Friday, March 6th, 2009 | No Comments

by Marcus Chown

DRIVING through the countryside south of Hanover, it would be easy to miss the GEO600 experiment. From the outside, it doesn’t look much: in the corner of a field stands an assortment of boxy temporary buildings, from which two long trenches emerge, at a right angle to each other, covered with corrugated iron. Underneath the metal sheets, however, lies a detector that stretches for 600 metres.

For the past seven years, this German set-up has been looking for gravitational waves – ripples in space-time thrown off by super-dense astronomical objects such as neutron stars and black holes. GEO600 has not detected any gravitational waves so far, but it might inadvertently have made the most important discovery in physics for half a century.

For many months, the GEO600 team-members had been scratching their heads over inexplicable noise that is plaguing their giant detector.
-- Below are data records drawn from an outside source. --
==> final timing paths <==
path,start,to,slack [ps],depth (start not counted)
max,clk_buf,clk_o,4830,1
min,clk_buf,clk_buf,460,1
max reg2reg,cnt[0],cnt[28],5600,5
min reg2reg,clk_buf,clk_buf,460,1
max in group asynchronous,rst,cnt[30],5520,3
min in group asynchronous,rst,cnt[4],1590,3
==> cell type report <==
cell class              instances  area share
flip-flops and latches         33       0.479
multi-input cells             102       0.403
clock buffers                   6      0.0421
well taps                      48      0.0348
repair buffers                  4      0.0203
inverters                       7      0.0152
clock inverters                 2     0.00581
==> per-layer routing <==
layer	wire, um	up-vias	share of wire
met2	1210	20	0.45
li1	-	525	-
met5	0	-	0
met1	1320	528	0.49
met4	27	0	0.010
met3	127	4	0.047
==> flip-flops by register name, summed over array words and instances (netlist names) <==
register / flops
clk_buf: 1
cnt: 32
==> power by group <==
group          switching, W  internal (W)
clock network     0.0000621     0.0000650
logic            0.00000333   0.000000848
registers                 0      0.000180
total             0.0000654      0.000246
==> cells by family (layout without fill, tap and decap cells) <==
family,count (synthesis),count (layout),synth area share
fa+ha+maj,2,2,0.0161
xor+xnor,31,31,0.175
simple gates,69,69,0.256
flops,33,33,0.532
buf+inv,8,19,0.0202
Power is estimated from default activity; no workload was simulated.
**design/flow/config.mk**
```make
export PLATFORM = sky130hd
export DESIGN_NAME = TopModule
export DESIGN_NICKNAME = TopModule
export VERILOG_FILES = /design/flow/design.v
export SDC_FILE = /design/flow/constraint.sdc
export NUM_CORES = 4
export LEC_CHECK = 1
export CORE_UTILIZATION = 40
```
**design/flow/constraint.sdc**
```tcl
current_design TopModule

set clk_period 4.4
set clk_io_pct 0.2

create_clock -name clk0 -period $clk_period [get_ports {i_clk}]

set non_clock_inputs [all_inputs -no_clocks]
set_input_delay [expr $clk_period * $clk_io_pct] -clock clk0 $non_clock_inputs
set_output_delay [expr $clk_period * $clk_io_pct] -clock clk0 [all_outputs]
```
<file path="./config.mk">
export PLATFORM = sky130hd
export DESIGN_NAME = comparator
export DESIGN_NICKNAME = comparator
export VERILOG_FILES = /design/flow/design.v
export SDC_FILE = /design/flow/constraint.sdc
export NUM_CORES = 4
export LEC_CHECK = 1
export CORE_AREA = 10 10 70 70
export DIE_AREA = 0 0 80 80
</file>
<file path="./constraint.sdc">
current_design comparator

set clk_period 2.1
set clk_io_pct 0.2

create_clock -name clk0 -period $clk_period

set non_clock_inputs [all_inputs -no_clocks]
set_input_delay [expr $clk_period * $clk_io_pct] -clock clk0 $non_clock_inputs
set_output_delay [expr $clk_period * $clk_io_pct] -clock clk0 [all_outputs]
</file>
<file path="./design.v">
module comparator(
    input [3:0] A,
    input [3:0] B,
    output A_gt_B,
    output A_eq_B,
    output A_lt_B
);
    assign A_gt_B = (A[3] & ~B[3]) |
                    ((A[3] ~^ B[3]) & A[2] & ~B[2]) |
                    ((A[3] ~^ B[3]) & (A[2] ~^ B[2]) & A[1] & ~B[1]) |
                    ((A[3] ~^ B[3]) & (A[2] ~^ B[2]) & (A[1] ~^ B[1]) & A[0] & ~B[0]);
    assign A_eq_B = ~(A[3] ^ B[3]) & ~(A[2] ^ B[2]) & ~(A[1] ^ B[1]) & ~(A[0] ^ B[0]);
    assign A_lt_B = (~A[3] & B[3]) |
                    ((A[3] ~^ B[3]) & ~A[2] & B[2]) |
                    ((A[3] ~^ B[3]) & (A[2] ~^ B[2]) & ~A[1] & B[1]) |
                    ((A[3] ~^ B[3]) & (A[2] ~^ B[2]) & (A[1] ~^ B[1]) & ~A[0] & B[0]);
endmodule
</file>
<file path="./run.sh">
#!/bin/bash
# OpenROAD 26Q1-2900-gdf79404cd8, Yosys 0.63+post, stock flow scripts
make -C /OpenROAD-flow-scripts/flow DESIGN_CONFIG=/design/flow/config.mk WORK_HOME=/design/flow/orfs finish
</file>
==> flow_metrics.py <==
# Metrics from the implementation run
metrics = {
    "global_routing": {
        "grt_pass1_wl_um": 828,
        "grt_max_degree": 4,
        "overflow": 0,
        "grt_pass1_vias": 184,
        "grtUsageTotal": 0.0157,
        "antenna_found_initial": 0,
    },
    "run": {
        "warnings": 33,
        "max_cap_viol_count": 0,
    },
    "worst_setup_path": {
        "crit_fanout": 3,
        "critical_path_class": "input pin to output port",
        "cp-end-kind": "output port",
        "startpoint": "A[2]",
        "crit_path_end": "A_gt_B",
        "arrival_ns": 1.62,
        "worst_setup_path_start_kind": "input pin",
        "required_ns": 1.68,
    },
    "yosys": {
        "synth_area_per_cell_sq_um": 8.46,
        "yosysWarningCount": 0,
        "ys_seq_share": 0,
        "synthCells": 17,
        "syn_area_sq_um": 144,
        "synth_cell_types": 8,
        "synth_top_area_share": 0.174,
        "top_cells_by_count": "inv_1, nor2b_1, a221o_1, ha_1, maj3_2",
        "top_cells_by_area": "ha_1, nor2b_1, maj3_2",
        "ys_cells": 17,
        "yosysTopAreaCell": "ha_1",
        "ys_area_sq_um": 144,
    },
    "layout": {
        "syn_to_final_growth_pct": 163,
        "n_sequential_cell": 0,
        "fin_util": 0.111,
        "drive_gt1_frac": 0.500,
        "seqCellArea_sq_um": 0,
        "fin_area_sq_um": 379,
        "layout.cells.non_filler": 78,
        "n_clock_buffer": 0,
    },
    "timing": {
        "relSlewSlack": 0.838,
        "drv_slew": 0,
        "fin_crit_ns": 2.04,
        "holdWs_ns": 1.46,
        "post-route-period-util": 0.974,
        "hold_viol": 0,
        "rsz0062_at_grt": "false",
        "fmax_mhz": 489,
        "worst_slew_pin_slew_ns": 0.242,
        "setup_violations": 0,
    },
    "die": {
        "fp-row-count": 21,
        "die_height_um": 80,
        "die_area_sq_um": 6400,
        "core_sq_um": 3420,
        "initial_core_util": 0.0421,
        "die_w_um": 80,
        "ios": 11,
    },
    "worst_hold_path": {
        "hold_class": "input pin to output port",
    },
    "route": {
        "antenna_left": 0,
        "postRouteWirelength_um": 518,
        "vias": 176,
        "firstDrtPassIters": 2,
        "viasPerCell": 2.26,
        "wl_per_cell_um": 6.64,
        "drc_errors": 0,
        "drt-initial-drc-count": 7,
        "n_antenna_cell": 0,
    },
    "pwr": {
        "power.density_nw_per_um2": 161,
        "p_leak_nw": 0.159,
        "ir_worst_vdd_mv": 0.0376,
        "p_total_w": 0.0000609,
    },
    "place": {
        "placed_area_sq_um": 342,
        "dp_cells": 78,
        "gp_congestion": 0.670,
        "dp_hpwl_um": 486,
        "numPortBuffers": 11,
    },
    "cts": {
        "cts_setup_buffers": 0,
    },
    "status": {
        "status": "completed",
    },
}
## cells by family after synthesis
kind of cell,share of synthesized area
simple gates,0.365
fa+ha+maj,0.330
buf+inv,0.104
compound gates,0.139
xor+xnor,0.0609
`flow/config.mk`:
```
export PLATFORM = sky130hd
export DESIGN_NAME = parallel_multiplier
export DESIGN_NICKNAME = parallel_multiplier
export VERILOG_FILES = /design/flow/design.v
export SDC_FILE = /design/flow/constraint.sdc
export NUM_CORES = 4
export LEC_CHECK = 1
export CORE_AREA = 10 10 113 113
export DIE_AREA = 0 0 123 123
```
`flow/constraint.sdc`:
```
current_design parallel_multiplier

set clk_period 15.2
set clk_io_pct 0.2

create_clock -name clk0 -period $clk_period

set non_clock_inputs [all_inputs -no_clocks]
set_input_delay [expr $clk_period * $clk_io_pct] -clock clk0 $non_clock_inputs
set_output_delay [expr $clk_period * $clk_io_pct] -clock clk0 [all_outputs]
```
`flow/design.v`:
```
module CLA_8bit(
    input  [7:0] A,
    input  [7:0] B,
    input  cin,
    output [7:0] sum,
    output cout
);
    wire [7:0] P, G;
    wire [8:0] C;
    assign P = A ^ B;
    assign G = A & B;
    assign C[0] = cin;
    genvar i;
    generate
        for (i = 0; i < 8; i = i + 1) begin
            assign C[i+1] = G[i] | (P[i] & C[i]);
        end
    endgenerate
    assign sum = P ^ C[7:0];
    assign cout = C[8];
endmodule
module CLA_16bit(
    input  [15:0] A,
    input  [15:0] B,
    input  cin,
    output [15:0] sum,
    output cout
);
    wire [7:0] sum_low, sum_high;
    wire carry_low, carry_out;
    CLA_8bit cla_low(
        .A(A[7:0]), .B(B[7:0]), .cin(cin),
        .sum(sum_low), .cout(carry_low)
    );
    CLA_8bit cla_high(
        .A(A[15:8]), .B(B[15:8]), .cin(carry_low),
        .sum(sum_high), .cout(carry_out)
    );
    assign sum = {sum_high, sum_low};
    assign cout = carry_out;
endmodule
module parallel_multiplier(
    input  [7:0] a,
    input  [7:0] b,
    output [15:0] out
);
    wire [15:0] pp[7:0];
    wire [15:0] s1, s2, s3, s4, s5, s6, final_sum;
    wire c1, c2, c3, c4, c5, c6, cf;
    genvar i;
    generate
        for (i = 0; i < 8; i = i + 1) begin : gen_pp
            assign pp[i] = (a & {8{b[i]}}) << i;
        end
    endgenerate
    CLA_16bit add1(pp[0], pp[1], 1'b0, s1, c1);
    CLA_16bit add2(pp[2], pp[3], 1'b0, s2, c2);
    CLA_16bit add3(pp[4], pp[5], 1'b0, s3, c3);
    CLA_16bit add4(pp[6], pp[7], 1'b0, s4, c4);
    CLA_16bit add5(s1, s2, 1'b0, s5, c5);
    CLA_16bit add6(s3, s4, 1'b0, s6, c6);
    CLA_16bit add7(s5, s6, 1'b0, final_sum, cf);
    assign out = final_sum;
endmodule
```
`flow/run.sh`:
```
#!/bin/bash
# OpenROAD 26Q1-2900-gdf79404cd8, Yosys 0.63+post, stock flow scripts
make -C /OpenROAD-flow-scripts/flow DESIGN_CONFIG=/design/flow/config.mk WORK_HOME=/design/flow/orfs finish
```
==> run notes <==
Status on the layout run. Yosys reports that the leading cell type by area covers 59.4% of the netlist area. Core utilization before placement landed at around 15%. After synthesis, the cell types taking the most area are fa_1 (59%), ha_1 (12%), and2_1 (9.5%). STA classifies the critical path endpoint as a primary output.

Number of setup buffers added after CTS landed at 0. Summed standard-cell area reported by yosys landed at 1590 µm². Vias after detailed routing landed at 1,089. Of all nets on the critical path, the largest fanout is 8.

The layout has 1,121 filler cells. In this run the mean area of a mapped cell was a little under 10 µm². In this build the clock could be raised as far as 75.8 MHz. The number of antenna violations at the first check in global routing is 0. At the pin with the least slew margin, the transition time is 0.373 ns. The synthesized design spends more area on one cell type than any other, namely fa_1. Relative max-transition margin landed at 75.1%. Post-route setup TNS landed at 0 ns. Number of unique standard cell types used by synthesis landed at 8. The final report lists the setup-violating endpoint count as 0. The data arrival time reported for the critical path is 10.15 ns. After floorplanning, the die was sized to cover 15,100 µm².

Setup repair after global routing left no endpoint under its margin. Counting the warning lines in the Yosys log gives 1. Minimum hold slack landed at 7.22 ns.

Sequential cell count of the final layout landed at 0. In this run the count of I/O pins placed on the die edge is 32. The number of cells reported by Yosys stat comes to 164. Entering global routing, the biggest net connects 9 pins.

Data on the critical path is required at its endpoint by approximately 12 ns. After layout, the worst path uses 86.8% of the clock period. Counting instances in the post-synthesis netlist gives the leading cell types as fa_1 (47), nand2_1 (40), inv_1 (32), and2_1 (24), ha_1 (15). Final cell utilization of the core landed at 19.9%. Detail-routed via count per cell landed at between 3 and 4. Part of the total power dissipated in the clock network landed at 0%. Number of buffer cells added on primary ports landed at 32. From synthesis to final layout, the design area changed by 29.7%.

Summed over all layers, the global routing overflow is 0. The most critical min-delay path falls under input pin to primary output. Combinational logic burns 100.0% of the power. The script parses the final routing iteration and logs DRC violations as 0. Total power after layout landed at 167 µW.

Total track usage landed at 5.41%. According to the report, the first pass of detailed routing completed in 3 iterations. Count of max-cap constraint violations landed at 0. Fraction of layout cells with a size suffix above 1 landed at 0%. The most frequently used library cell after synthesis is fa_1. The internal power of the cells totals 101 µW. Static leakage landed at 0.889 nW. Per the log, the first TritonRoute iteration ended with a DRC count of 27. Proportion of power drawn by flip-flops and latches landed at 0%. Total tool warning count landed at 34.

Shortest period the worst path allows landed at 13.19 ns. At the end of routability-driven placement, the weighted congestion stood at around 0.76. Looking at the setup timing report, the critical path kind is input pin to primary output. Detailed placement ended at an HPWL of 3250 µm. In this run, post-CTS repair resized a total of 0 instances. Number of buffers added to fix hold violations after cts landed at 0. STA classifies the critical path startpoint as an input pin. Final hold violation count landed at 0. The run finished with clean final reports.

Wires add up to 3510 µm. Area taken by flip-flops and latches landed at 0 µm². First-pass GRT wire length landed at 6640 µm.

The number of global-route vias before repair is ~1,300. After floorplanning, the core was sized to cover 10,300 µm². Measured along the y axis, the die boundary spans around 120 µm. Switching power as a fraction of the total was reported as 39.1%. Pins over their slew limit in the final report were tallied at 0. In this run the core area contains 37 standard-cell rows.

Switching power total landed at 65.1 µW. Wire length per cell landed at 10.7 µm. Tally of nets with antenna violations remaining after routing landed at 0. Cell area power density landed at between 80 and 90 nW/µm². Before any placement, the netlist area is recorded as 1590 µm².

Die span in x landed at 123 µm. Synthesis handed over a netlist of 164 instances. Number of diodes landed at 0. Share of the yosys chip area belonging to registers landed at 0%. Clock buffer count landed at 0.

Largest vdd supply drop landed at 113 µV.
## worst max-delay path: stages
cell             delay, ns
clkdlybuf4s50_1       0.54
and2_1                0.23
ha_1                  0.20
fa_1                  0.35
inv_1                 0.07
fa_1                  0.40
inv_1                 0.09
fa_1                  0.16
inv_1                 0.04
fa_1                  0.37
fa_1                  0.39
fa_1                  0.39
fa_1                  0.49
inv_1                 0.05
fa_1                  0.43
fa_1                  0.39
fa_1                  0.39
fa_1                  0.38
fa_1                  0.37
ha_1                  0.19
a21o_1                0.15
ha_1                  0.19
ha_1                  0.20
xor2_1                0.14
clkdlybuf4s50_1       0.48
## final timing paths
kind | start | to | cells past startpoint
min | a[0] | out[0] | 3
max | b[0] | out[15] | 25
## final cells by class
type / count / area [µm²] / area share, %
Inverter: 32 / 120 / 5.84
Multi-Input combinational cell: 128 / 1450 / 70.3
Tap cell: 136 / 170 / 8.28
Timing Repair Buffer: 32 / 320 / 15.6
## per-stage QoR
step                setup WS, ns  cell area [µm²]  instances
detailed placement          1.90             2060        328
floorplan                   3.27             1590        164
finish                      2.01             2060        328
global placement            1.96             2060        328
CTS                         1.93             2060        328
global route                1.54             2060        328
## power groups by stage
stage	Clock (mW)	Combinational, mW	Sequential (mW)
after CTS	0	0.173	0
after global routing	0	0.200	0
final	0	0.167	0
## metal layers
metal	wire length [µm]	global-route usage, %	vias up
met3	472	2.78	0
li1	-	-	526
met2	1260	7.16	39
met5	0	0	-
met4	0	0	0
met1	1770	8.22	524
## cells by family (layout without fill, tap and decap cells)
family	count (synthesis)	count (layout)	share of synthesized area, %
compound gates	1	1	0.474
xor+xnor	1	1	0.553
fa+ha+maj	62	62	71.2
buf+inv	36	64	8.84
simple gates	64	64	18.9
## placed cells by master (no fill, tap or decap), drive strengths merged
cell            n
and2           24
inv            32
a21o            1
ha             15
xor2            1
nand2          40
clkdlybuf4s50  32
fa             47
Power is estimated from default activity; no workload was simulated.
### flow/design.v
module alu_8bit (
    input [7:0] A, B,
    input [3:0] ALU_Sel,
    output reg [7:0] ALU_Result
);
    always @(*) begin
        case (ALU_Sel)
            4'b0000: ALU_Result = A + B;
            4'b0001: ALU_Result = A - B;
            4'b0010: ALU_Result = A * B;
            4'b0011: ALU_Result = B != 0 ? A / B : 8'b0;
            4'b0100: ALU_Result = A << 1;
            4'b0101: ALU_Result = A >> 1;
            4'b0110: ALU_Result = {A[6:0], A[7]};  
            4'b0111: ALU_Result = {A[0], A[7:1]};  
            4'b1000: ALU_Result = A & B;
            4'b1001: ALU_Result = A | B;
            4'b1010: ALU_Result = A ^ B;
            4'b1011: ALU_Result = ~(A | B);  
            4'b1100: ALU_Result = ~(A & B);  
            4'b1101: ALU_Result = ~(A ^ B);  
            4'b1110: ALU_Result = (A > B) ? 8'b1 : 8'b0;
            4'b1111: ALU_Result = (A == B) ? 8'b1 : 8'b0;
            default: ALU_Result = 8'b0;
        endcase
    end
endmodule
Then, out of the blue, a researcher approached them with an explanation. In fact, he had even predicted the noise before he knew they were detecting it. According to Craig Hogan, a physicist at the Fermilab particle physics lab in Batavia, Illinois, GEO600 has stumbled upon the fundamental limit of space-time – the point where space-time stops behaving like the smooth continuum Einstein described and instead dissolves into “grains”, just as a newspaper photograph dissolves into dots as you zoom in. “It looks like GEO600 is being buffeted by the microscopic quantum convulsions of space-time,” says Hogan.

If this doesn’t blow your socks off, then Hogan, who has just been appointed director of Fermilab’s Center for Particle Astrophysics, has an even bigger shock in store: “If the GEO600 result is what I suspect it is, then we are all living in a giant cosmic hologram.”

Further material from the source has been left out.